◆ Exercise details
From the data underneath, reproduce exactly the stretch that begins at the line with "assign stream_i.din_valid = stream_din_valid;" and ends after the line with "set_load 0.03 [all_outputs]".

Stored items
====
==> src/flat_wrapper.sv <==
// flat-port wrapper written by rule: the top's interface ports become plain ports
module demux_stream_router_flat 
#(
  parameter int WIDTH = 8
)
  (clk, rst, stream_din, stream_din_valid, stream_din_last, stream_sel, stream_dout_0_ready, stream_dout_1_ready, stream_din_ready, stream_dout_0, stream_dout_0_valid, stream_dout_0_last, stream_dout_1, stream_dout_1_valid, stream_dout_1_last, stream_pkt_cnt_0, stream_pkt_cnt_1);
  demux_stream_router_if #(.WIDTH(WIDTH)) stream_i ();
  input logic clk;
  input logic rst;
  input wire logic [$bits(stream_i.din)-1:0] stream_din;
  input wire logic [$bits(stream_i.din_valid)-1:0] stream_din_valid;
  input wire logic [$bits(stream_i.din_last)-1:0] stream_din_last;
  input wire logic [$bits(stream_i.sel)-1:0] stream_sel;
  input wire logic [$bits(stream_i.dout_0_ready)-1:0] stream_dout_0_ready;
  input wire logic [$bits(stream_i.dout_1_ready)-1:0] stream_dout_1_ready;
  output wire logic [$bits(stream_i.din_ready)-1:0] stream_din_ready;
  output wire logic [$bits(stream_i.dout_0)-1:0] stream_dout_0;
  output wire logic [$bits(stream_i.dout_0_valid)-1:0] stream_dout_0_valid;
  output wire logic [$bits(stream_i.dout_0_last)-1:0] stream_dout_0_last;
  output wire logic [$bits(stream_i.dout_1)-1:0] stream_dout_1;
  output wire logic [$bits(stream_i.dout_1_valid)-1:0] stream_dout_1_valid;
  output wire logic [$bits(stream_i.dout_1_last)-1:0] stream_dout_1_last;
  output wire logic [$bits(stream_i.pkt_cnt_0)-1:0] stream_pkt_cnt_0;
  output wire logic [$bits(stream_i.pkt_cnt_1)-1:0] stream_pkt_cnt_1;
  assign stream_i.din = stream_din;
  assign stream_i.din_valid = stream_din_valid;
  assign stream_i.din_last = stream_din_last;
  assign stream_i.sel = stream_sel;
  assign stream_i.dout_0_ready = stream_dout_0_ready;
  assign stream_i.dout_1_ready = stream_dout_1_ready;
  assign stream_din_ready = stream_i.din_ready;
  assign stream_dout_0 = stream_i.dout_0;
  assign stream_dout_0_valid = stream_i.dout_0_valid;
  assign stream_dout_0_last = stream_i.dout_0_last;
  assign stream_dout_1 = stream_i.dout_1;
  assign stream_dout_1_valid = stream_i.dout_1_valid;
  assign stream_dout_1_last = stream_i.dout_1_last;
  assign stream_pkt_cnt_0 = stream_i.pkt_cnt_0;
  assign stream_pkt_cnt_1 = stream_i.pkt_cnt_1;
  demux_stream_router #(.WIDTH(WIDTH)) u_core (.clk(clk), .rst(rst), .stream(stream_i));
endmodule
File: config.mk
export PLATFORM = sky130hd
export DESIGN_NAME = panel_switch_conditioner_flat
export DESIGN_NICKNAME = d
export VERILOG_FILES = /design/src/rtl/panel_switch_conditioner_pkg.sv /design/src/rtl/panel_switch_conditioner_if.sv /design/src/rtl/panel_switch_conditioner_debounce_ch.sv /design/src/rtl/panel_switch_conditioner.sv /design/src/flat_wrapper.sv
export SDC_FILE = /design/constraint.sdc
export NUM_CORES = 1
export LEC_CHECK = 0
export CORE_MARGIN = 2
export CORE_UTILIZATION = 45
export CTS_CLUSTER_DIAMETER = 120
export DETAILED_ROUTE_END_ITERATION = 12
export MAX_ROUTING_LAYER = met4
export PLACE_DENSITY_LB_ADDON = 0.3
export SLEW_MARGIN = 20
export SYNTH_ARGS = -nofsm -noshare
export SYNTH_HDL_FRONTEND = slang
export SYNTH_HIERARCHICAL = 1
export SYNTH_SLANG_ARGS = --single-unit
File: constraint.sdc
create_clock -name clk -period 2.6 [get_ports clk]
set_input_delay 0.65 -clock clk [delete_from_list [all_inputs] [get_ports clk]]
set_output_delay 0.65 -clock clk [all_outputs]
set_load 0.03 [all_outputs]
====
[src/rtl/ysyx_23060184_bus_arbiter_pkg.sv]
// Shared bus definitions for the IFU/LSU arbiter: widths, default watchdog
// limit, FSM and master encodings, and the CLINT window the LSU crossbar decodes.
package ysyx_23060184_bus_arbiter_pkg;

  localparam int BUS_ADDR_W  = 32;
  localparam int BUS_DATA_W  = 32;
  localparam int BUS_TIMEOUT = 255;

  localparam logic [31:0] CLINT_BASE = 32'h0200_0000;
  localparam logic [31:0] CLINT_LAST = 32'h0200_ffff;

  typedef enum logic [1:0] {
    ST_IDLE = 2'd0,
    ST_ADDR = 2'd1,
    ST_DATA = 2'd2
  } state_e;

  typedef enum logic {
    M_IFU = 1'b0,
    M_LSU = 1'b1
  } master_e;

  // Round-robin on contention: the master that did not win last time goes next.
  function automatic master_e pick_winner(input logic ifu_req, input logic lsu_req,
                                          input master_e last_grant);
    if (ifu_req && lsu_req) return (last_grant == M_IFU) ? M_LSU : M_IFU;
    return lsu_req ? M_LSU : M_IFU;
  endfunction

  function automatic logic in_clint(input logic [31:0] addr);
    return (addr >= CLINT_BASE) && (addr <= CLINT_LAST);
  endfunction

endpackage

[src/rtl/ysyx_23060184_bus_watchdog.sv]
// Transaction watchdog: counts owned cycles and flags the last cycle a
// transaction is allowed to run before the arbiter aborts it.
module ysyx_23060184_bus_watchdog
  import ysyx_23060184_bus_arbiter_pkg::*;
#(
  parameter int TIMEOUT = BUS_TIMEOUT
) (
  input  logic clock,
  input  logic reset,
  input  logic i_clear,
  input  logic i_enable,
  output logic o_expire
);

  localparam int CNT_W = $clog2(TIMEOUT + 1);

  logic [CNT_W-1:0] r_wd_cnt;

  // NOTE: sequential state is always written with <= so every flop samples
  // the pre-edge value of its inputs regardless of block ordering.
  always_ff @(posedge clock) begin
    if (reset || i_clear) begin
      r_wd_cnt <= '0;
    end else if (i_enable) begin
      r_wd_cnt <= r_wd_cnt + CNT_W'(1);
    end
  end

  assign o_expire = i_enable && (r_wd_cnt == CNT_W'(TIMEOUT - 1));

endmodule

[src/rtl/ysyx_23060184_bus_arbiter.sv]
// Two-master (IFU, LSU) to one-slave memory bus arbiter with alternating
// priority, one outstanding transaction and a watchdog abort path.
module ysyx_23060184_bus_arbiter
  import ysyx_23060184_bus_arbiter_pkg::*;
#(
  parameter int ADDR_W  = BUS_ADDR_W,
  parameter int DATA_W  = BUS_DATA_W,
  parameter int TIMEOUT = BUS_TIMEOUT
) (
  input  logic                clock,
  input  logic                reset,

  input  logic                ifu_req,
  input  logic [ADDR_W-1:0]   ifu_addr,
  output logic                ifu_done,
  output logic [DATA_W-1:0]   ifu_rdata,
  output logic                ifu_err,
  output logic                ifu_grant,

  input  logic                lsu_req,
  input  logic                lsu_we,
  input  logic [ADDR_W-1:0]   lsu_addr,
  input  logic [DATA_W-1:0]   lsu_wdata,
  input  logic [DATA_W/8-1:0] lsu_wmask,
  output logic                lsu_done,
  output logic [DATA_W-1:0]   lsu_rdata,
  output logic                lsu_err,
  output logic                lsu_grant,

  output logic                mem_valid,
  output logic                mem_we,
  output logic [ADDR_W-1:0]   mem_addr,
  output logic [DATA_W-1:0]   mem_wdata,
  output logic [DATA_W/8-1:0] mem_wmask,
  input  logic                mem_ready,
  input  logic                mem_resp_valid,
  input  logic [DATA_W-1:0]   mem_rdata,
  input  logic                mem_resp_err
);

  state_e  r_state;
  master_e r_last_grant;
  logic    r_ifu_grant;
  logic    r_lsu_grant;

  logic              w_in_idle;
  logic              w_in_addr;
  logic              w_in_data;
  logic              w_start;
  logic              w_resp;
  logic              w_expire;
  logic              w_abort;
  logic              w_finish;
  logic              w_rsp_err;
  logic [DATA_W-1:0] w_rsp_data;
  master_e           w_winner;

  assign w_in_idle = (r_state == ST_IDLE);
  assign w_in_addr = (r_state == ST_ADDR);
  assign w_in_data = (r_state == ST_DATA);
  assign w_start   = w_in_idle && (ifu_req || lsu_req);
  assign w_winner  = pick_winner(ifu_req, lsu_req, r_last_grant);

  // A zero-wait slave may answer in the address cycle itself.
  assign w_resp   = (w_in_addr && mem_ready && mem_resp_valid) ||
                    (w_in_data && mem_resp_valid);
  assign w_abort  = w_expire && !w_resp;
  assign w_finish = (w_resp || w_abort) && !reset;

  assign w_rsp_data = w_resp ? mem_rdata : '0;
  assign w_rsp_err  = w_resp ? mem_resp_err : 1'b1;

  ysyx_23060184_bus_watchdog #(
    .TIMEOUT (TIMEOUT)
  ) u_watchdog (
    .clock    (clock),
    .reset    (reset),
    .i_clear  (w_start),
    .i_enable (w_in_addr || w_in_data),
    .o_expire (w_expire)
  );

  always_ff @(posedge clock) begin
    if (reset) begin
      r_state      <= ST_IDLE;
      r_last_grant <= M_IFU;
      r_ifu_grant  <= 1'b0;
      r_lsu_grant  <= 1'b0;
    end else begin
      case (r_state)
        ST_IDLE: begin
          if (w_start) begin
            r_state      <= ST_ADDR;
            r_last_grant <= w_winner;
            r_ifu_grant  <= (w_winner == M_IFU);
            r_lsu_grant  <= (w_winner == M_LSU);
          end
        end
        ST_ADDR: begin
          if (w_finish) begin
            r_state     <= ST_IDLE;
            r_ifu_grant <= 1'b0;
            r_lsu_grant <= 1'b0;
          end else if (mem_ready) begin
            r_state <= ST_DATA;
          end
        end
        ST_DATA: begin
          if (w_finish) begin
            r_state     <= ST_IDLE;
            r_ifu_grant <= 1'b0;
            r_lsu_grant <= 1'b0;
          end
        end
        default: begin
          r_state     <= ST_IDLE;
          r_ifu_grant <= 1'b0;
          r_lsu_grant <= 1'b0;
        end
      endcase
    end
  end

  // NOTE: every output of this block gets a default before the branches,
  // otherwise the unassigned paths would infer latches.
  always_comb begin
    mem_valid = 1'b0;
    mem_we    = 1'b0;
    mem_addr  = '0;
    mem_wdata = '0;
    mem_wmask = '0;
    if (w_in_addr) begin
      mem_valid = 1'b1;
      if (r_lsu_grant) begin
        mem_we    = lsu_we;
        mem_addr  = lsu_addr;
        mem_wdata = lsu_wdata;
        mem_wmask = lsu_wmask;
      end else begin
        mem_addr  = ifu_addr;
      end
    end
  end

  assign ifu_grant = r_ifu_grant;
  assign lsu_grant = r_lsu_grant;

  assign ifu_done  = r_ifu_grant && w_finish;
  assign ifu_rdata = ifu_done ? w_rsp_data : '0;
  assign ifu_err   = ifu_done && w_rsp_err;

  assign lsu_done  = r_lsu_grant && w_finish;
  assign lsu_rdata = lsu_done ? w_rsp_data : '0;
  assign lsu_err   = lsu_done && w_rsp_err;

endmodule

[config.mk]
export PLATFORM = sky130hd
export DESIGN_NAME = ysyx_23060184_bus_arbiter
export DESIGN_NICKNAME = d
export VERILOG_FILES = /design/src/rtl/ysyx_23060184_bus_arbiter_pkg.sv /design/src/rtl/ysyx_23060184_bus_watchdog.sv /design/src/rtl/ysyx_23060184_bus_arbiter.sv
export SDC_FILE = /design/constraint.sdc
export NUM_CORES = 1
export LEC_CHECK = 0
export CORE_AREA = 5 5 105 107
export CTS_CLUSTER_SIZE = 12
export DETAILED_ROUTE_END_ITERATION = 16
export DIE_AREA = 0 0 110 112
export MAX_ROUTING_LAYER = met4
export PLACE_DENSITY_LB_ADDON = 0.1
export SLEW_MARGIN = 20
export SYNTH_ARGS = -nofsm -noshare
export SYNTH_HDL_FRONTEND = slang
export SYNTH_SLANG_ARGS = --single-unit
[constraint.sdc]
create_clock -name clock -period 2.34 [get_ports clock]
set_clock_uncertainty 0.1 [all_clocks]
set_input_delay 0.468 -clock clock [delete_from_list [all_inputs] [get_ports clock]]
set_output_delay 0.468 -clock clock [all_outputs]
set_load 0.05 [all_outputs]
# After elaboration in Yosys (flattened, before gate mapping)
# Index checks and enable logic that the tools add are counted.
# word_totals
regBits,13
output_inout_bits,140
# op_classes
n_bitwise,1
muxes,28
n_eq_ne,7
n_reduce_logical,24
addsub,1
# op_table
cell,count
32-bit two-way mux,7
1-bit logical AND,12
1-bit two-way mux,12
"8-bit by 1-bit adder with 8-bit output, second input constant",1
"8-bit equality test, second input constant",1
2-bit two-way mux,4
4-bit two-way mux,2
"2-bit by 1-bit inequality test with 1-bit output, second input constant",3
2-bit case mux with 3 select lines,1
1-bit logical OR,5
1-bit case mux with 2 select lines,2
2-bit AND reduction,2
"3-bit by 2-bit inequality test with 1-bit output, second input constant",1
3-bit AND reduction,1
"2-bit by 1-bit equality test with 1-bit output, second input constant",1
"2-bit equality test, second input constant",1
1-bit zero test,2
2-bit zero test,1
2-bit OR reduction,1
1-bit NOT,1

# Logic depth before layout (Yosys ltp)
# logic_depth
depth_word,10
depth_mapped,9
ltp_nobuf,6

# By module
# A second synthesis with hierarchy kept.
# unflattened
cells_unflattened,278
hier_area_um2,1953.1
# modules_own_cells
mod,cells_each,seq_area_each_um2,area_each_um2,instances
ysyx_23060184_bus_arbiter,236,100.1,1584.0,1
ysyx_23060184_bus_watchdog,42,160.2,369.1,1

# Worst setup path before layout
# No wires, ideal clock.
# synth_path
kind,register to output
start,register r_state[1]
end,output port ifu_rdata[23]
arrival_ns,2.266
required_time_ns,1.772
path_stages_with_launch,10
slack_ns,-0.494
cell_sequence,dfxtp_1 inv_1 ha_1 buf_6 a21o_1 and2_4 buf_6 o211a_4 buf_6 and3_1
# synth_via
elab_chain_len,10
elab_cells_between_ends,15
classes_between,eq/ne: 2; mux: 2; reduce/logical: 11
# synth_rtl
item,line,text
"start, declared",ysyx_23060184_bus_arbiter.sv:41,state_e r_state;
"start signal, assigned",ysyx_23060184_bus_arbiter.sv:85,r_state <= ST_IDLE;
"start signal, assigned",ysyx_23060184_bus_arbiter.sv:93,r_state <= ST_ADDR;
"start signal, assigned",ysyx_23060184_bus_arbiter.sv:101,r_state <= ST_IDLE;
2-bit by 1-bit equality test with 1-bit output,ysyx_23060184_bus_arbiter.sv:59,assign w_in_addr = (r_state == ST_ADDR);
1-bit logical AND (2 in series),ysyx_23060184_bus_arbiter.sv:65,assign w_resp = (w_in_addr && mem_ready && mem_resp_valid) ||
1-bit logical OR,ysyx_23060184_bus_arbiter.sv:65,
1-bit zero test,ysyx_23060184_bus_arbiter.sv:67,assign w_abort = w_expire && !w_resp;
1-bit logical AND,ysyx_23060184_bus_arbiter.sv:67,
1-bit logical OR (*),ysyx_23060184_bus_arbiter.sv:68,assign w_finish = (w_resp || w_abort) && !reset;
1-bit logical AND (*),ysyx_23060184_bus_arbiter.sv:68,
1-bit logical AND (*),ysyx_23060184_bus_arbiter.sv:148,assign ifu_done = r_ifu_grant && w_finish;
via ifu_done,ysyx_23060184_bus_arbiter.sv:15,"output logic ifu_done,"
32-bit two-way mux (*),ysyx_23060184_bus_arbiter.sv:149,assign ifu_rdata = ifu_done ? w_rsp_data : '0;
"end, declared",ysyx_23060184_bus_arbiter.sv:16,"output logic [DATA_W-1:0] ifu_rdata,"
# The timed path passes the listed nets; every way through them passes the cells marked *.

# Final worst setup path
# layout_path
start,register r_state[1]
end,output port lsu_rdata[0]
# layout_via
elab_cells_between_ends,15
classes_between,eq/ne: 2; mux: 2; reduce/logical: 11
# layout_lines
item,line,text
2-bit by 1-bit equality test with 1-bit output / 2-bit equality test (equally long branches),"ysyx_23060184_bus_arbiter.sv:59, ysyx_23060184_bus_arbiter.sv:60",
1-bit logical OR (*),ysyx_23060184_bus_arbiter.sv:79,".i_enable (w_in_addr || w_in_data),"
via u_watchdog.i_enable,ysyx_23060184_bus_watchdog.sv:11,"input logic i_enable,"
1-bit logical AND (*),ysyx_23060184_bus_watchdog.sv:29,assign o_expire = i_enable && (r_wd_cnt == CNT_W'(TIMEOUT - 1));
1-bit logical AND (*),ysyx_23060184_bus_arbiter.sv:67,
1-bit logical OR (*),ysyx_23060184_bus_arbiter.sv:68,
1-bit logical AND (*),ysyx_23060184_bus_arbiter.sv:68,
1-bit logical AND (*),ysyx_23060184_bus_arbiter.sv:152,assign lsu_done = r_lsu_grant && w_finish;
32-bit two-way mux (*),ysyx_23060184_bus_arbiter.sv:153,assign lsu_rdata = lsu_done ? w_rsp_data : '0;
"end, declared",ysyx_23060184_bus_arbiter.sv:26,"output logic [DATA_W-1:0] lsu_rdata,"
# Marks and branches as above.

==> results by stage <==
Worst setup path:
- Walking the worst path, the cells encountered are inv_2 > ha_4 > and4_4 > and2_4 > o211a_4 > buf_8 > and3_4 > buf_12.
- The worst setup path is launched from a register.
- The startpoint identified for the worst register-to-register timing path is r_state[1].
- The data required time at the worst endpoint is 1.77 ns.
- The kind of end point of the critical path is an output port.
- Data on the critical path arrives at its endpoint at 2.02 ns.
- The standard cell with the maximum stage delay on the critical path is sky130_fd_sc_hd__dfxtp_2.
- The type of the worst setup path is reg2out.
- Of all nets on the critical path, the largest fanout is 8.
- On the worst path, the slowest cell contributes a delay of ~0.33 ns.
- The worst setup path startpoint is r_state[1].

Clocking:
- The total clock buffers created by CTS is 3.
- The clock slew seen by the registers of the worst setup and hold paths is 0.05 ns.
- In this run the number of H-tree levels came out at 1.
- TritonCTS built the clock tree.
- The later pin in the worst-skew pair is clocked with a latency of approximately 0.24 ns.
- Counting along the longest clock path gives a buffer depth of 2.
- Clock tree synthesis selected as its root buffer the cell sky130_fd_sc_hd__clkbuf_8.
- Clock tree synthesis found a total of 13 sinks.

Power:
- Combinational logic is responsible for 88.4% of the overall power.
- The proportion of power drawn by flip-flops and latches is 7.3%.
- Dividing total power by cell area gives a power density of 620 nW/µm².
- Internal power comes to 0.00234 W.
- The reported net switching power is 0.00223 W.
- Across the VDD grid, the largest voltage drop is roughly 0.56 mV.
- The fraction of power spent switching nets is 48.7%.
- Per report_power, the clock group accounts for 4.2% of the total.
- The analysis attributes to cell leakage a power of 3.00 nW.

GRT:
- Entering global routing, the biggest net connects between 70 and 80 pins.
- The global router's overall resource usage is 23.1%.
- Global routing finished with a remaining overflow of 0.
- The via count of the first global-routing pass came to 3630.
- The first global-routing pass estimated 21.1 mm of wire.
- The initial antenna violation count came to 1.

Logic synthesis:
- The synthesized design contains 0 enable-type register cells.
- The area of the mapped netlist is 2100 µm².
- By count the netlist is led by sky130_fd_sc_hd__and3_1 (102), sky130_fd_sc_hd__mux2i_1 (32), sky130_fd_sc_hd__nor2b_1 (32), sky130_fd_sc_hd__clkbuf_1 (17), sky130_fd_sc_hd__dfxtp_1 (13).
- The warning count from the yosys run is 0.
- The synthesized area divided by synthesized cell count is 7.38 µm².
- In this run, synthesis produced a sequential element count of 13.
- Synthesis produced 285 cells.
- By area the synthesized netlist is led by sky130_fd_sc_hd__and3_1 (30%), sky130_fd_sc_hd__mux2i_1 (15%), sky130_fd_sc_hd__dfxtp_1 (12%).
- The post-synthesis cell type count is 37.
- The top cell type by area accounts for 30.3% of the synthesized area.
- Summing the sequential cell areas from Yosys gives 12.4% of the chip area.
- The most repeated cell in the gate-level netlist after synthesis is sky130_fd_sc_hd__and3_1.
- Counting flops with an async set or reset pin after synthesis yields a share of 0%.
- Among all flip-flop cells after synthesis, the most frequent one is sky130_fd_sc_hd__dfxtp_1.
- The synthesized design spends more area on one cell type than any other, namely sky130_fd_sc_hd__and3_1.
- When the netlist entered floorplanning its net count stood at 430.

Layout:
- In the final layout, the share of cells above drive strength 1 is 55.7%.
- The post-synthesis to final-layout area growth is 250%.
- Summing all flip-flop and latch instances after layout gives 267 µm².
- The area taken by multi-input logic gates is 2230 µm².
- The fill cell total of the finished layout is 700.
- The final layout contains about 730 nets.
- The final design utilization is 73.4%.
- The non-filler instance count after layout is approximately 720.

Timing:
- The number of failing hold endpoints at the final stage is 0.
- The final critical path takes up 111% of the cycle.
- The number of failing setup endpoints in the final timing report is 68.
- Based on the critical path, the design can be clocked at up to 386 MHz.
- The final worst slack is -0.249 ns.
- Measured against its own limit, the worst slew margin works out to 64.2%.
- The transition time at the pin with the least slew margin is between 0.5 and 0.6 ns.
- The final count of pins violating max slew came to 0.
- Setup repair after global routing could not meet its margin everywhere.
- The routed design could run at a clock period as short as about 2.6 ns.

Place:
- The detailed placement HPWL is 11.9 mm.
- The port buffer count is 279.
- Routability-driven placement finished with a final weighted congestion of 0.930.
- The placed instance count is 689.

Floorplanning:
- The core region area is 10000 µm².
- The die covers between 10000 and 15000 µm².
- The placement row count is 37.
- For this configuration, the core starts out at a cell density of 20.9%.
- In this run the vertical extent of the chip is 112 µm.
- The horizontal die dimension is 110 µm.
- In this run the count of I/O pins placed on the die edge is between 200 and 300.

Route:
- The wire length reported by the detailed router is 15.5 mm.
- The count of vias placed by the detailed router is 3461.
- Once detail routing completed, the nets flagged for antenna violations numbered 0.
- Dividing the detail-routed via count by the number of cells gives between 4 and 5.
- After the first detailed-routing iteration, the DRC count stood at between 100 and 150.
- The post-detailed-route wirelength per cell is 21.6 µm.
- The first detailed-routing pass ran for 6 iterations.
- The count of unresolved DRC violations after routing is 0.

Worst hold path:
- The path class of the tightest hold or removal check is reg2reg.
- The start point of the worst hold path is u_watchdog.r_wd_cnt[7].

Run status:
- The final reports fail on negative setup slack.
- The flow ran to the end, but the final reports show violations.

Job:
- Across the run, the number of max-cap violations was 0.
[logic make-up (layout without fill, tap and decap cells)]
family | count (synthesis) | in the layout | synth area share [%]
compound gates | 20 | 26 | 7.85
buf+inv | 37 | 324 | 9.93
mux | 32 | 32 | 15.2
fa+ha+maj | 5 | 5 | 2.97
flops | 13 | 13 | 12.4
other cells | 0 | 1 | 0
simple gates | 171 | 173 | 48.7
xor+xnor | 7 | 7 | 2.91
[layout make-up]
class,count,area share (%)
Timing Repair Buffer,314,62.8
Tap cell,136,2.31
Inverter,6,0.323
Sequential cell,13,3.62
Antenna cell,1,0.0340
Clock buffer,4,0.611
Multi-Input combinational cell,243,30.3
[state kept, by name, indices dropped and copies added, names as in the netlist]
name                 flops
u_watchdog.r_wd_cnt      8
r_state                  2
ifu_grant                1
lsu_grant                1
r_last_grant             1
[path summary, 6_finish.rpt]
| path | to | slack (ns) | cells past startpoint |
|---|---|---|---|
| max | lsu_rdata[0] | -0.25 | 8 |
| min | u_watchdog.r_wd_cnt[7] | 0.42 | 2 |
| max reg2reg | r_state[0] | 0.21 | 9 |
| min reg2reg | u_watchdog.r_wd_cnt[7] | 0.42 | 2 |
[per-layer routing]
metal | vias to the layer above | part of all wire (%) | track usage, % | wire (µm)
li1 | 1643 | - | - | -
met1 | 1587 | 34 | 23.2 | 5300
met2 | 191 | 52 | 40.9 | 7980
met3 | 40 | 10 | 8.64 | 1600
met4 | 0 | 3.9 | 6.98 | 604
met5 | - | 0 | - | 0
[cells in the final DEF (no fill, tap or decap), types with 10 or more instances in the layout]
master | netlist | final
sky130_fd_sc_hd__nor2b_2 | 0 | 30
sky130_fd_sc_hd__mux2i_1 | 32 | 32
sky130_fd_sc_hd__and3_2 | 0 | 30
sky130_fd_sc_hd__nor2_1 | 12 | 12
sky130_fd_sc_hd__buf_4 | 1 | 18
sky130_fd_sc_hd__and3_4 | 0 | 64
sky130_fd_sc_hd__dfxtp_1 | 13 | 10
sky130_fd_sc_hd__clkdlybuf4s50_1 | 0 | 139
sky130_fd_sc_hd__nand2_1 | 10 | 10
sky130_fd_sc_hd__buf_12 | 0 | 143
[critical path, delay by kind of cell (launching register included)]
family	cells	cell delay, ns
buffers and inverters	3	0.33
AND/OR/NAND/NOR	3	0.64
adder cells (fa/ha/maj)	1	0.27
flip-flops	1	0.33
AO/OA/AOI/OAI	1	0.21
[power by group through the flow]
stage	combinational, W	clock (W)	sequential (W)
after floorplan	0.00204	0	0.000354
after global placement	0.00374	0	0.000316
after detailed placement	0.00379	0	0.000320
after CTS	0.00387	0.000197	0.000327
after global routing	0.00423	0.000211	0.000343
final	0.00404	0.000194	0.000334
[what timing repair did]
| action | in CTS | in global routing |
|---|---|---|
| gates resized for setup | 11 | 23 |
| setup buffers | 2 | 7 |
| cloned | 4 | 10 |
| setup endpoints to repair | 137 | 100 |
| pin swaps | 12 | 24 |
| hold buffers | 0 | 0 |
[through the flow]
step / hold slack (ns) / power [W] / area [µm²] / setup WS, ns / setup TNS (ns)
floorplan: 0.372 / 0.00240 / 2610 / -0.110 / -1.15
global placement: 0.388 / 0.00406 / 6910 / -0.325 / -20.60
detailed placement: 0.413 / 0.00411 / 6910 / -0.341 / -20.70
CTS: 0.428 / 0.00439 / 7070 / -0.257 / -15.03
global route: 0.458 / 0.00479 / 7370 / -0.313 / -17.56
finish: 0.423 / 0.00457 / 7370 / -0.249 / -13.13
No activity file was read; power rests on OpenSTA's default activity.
====
◆ Response below
  assign stream_i.din_valid = stream_din_valid;
  assign stream_i.din_last = stream_din_last;
  assign stream_i.sel = stream_sel;
  assign stream_i.dout_0_ready = stream_dout_0_ready;
  assign stream_i.dout_1_ready = stream_dout_1_ready;
  assign stream_din_ready = stream_i.din_ready;
  assign stream_dout_0 = stream_i.dout_0;
  assign stream_dout_0_valid = stream_i.dout_0_valid;
  assign stream_dout_0_last = stream_i.dout_0_last;
  assign stream_dout_1 = stream_i.dout_1;
  assign stream_dout_1_valid = stream_i.dout_1_valid;
  assign stream_dout_1_last = stream_i.dout_1_last;
  assign stream_pkt_cnt_0 = stream_i.pkt_cnt_0;
  assign stream_pkt_cnt_1 = stream_i.pkt_cnt_1;
  demux_stream_router #(.WIDTH(WIDTH)) u_core (.clk(clk), .rst(rst), .stream(stream_i));
endmodule
File: config.mk
export PLATFORM = sky130hd
export DESIGN_NAME = panel_switch_conditioner_flat
export DESIGN_NICKNAME = d
export VERILOG_FILES = /design/src/rtl/panel_switch_conditioner_pkg.sv /design/src/rtl/panel_switch_conditioner_if.sv /design/src/rtl/panel_switch_conditioner_debounce_ch.sv /design/src/rtl/panel_switch_conditioner.sv /design/src/flat_wrapper.sv
export SDC_FILE = /design/constraint.sdc
export NUM_CORES = 1
export LEC_CHECK = 0
export CORE_MARGIN = 2
export CORE_UTILIZATION = 45
export CTS_CLUSTER_DIAMETER = 120
export DETAILED_ROUTE_END_ITERATION = 12
export MAX_ROUTING_LAYER = met4
export PLACE_DENSITY_LB_ADDON = 0.3
export SLEW_MARGIN = 20
export SYNTH_ARGS = -nofsm -noshare
export SYNTH_HDL_FRONTEND = slang
export SYNTH_HIERARCHICAL = 1
export SYNTH_SLANG_ARGS = --single-unit
File: constraint.sdc
create_clock -name clk -period 2.6 [get_ports clk]
set_input_delay 0.65 -clock clk [delete_from_list [all_inputs] [get_ports clk]]
set_output_delay 0.65 -clock clk [all_outputs]
set_load 0.03 [all_outputs]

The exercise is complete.